====== Data records

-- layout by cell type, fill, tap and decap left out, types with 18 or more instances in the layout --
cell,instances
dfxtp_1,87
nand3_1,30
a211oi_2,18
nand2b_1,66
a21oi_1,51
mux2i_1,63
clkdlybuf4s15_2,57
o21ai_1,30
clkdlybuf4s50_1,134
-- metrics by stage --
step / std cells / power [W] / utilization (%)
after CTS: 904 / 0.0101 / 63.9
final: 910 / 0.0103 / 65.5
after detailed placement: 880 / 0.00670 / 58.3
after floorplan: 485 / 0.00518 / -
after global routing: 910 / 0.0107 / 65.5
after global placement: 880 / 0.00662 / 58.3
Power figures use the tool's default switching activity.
==> config.mk <==
export PLATFORM = sky130hd
export DESIGN_NAME = serv_irq_ctrl
export DESIGN_NICKNAME = d
export VERILOG_FILES = /design/src/rtl/serv_irq_ctrl.sv
export SDC_FILE = /design/constraint.sdc
export NUM_CORES = 1
export LEC_CHECK = 0
export ABC_AREA = 1
export BUFFER_PORTS_ARGS = -buffer_cell sky130_fd_sc_hd__buf_4
export CORE_UTILIZATION = 30
export DETAILED_ROUTE_END_ITERATION = 7
export HOLD_SLACK_MARGIN = 0.15
export SLEW_MARGIN = 15
export SYNTH_ARGS = -nofsm -noshare
export SYNTH_HDL_FRONTEND = slang
export SYNTH_SLANG_ARGS = --single-unit
==> constraint.sdc <==
create_clock -name i_clk -period 1.6 [get_ports i_clk]
set_input_delay 0 -clock i_clk [delete_from_list [all_inputs] [get_ports i_clk]]
set_output_delay 0 -clock i_clk [all_outputs]
set_load 0.1 [all_outputs]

============

_Exercise requirements:_ Repeat exactly, and only, the lines from the line with "step / std cells" through the end of the listing above, both ends included.

_Solution:_
step / std cells / power [W] / utilization (%)
after CTS: 904 / 0.0101 / 63.9
final: 910 / 0.0103 / 65.5
after detailed placement: 880 / 0.00670 / 58.3
after floorplan: 485 / 0.00518 / -
after global routing: 910 / 0.0107 / 65.5
after global placement: 880 / 0.00662 / 58.3
Power figures use the tool's default switching activity.
==> config.mk <==
export PLATFORM = sky130hd
export DESIGN_NAME = serv_irq_ctrl
export DESIGN_NICKNAME = d
export VERILOG_FILES = /design/src/rtl/serv_irq_ctrl.sv
export SDC_FILE = /design/constraint.sdc
export NUM_CORES = 1
export LEC_CHECK = 0
export ABC_AREA = 1
export BUFFER_PORTS_ARGS = -buffer_cell sky130_fd_sc_hd__buf_4
export CORE_UTILIZATION = 30
export DETAILED_ROUTE_END_ITERATION = 7
export HOLD_SLACK_MARGIN = 0.15
export SLEW_MARGIN = 15
export SYNTH_ARGS = -nofsm -noshare
export SYNTH_HDL_FRONTEND = slang
export SYNTH_SLANG_ARGS = --single-unit
==> constraint.sdc <==
create_clock -name i_clk -period 1.6 [get_ports i_clk]
set_input_delay 0 -clock i_clk [delete_from_list [all_inputs] [get_ports i_clk]]
set_output_delay 0 -clock i_clk [all_outputs]
set_load 0.1 [all_outputs]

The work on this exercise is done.